Chronique publiée dans la Tribune de Genève - Jeudi 30.10.08
Depuis trente ans, j’éprouve pour Jean Ziegler amitié et admiration. Il ne m’en voudra donc pas (ou plutôt si, il m’en voudra) d’affirmer ici que sa dernière déclaration sur les banquiers relève du populisme et de l’amalgame les plus honteux. Interrogé sur le site d’informations et de débats Rue89, il appelle à la création d’un « tribunal de Nuremberg pour juger les prédateurs qui ont provoqué ça ». Si, il a dit cela : je viens de visionner la bande, pour en avoir le cœur net.
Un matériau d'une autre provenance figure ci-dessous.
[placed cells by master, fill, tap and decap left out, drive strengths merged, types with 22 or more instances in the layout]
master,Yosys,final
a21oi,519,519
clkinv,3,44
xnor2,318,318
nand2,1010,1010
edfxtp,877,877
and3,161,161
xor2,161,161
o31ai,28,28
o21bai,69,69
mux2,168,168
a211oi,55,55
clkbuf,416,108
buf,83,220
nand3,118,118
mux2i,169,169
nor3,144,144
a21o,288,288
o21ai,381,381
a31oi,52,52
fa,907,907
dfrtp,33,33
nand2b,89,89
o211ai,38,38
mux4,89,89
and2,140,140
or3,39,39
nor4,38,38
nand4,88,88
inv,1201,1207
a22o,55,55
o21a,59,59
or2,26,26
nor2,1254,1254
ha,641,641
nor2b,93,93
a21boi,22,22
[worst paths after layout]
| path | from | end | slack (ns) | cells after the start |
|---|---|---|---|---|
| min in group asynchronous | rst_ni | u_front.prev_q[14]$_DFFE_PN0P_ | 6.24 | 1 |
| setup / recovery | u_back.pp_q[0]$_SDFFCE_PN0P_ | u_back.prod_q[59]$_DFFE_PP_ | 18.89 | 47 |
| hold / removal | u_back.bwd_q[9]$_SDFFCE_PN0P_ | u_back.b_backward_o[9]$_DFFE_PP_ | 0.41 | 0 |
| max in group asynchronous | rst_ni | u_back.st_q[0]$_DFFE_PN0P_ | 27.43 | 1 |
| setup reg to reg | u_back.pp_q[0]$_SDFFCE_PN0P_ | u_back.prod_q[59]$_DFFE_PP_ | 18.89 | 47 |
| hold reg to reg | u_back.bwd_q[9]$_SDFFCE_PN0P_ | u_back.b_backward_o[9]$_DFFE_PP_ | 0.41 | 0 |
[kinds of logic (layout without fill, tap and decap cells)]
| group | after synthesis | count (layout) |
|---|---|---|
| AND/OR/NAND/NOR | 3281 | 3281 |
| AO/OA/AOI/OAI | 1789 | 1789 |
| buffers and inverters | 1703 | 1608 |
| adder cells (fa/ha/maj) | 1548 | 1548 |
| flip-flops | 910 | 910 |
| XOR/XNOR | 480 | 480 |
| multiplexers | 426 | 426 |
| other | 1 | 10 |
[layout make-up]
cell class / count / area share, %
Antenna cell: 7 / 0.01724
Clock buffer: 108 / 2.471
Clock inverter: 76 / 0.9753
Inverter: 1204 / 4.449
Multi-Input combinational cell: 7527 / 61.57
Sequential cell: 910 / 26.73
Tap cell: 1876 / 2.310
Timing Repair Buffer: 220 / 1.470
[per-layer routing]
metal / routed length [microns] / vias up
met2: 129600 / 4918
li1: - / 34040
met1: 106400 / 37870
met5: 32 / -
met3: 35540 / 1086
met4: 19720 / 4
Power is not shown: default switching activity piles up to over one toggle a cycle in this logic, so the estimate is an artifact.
Longtemps, j’ai aimé cette complexité, cette dimension culturelle de l’homme, avec qui on pouvait réciter des vers d’Hölderlin, sur des terrasses d’été. Son courage également, sa solitude, son sens du combat, aussi éloignées ses idées fussent-elles des miennes. Mais là, c’est trop. « Nuremberg », ça ne passe pas. J’ai trop lu sur Panama, Stavisky, ces moments de l’Histoire où une société tout entière se met à rejeter, en vrac, le monde des affairistes. On sait, in fine, où cela peut nous mener. Lisez certains passages de la « Dépêche du Midi », du temps de Jaurès, vous comprendrez.
Dieu sait si la crise actuelle doit nous amener à redéfinir l’économie réelle par rapport aux spéculations de casino. Mais « Nuremberg », cette mise au ban d’infamie, sur le même plan que les responsables du pire régime du vingtième siècle, de la part d’un intellectuel, cela ne passe tout simplement pas. Je demande à Jean Ziegler de revenir sur ces mots.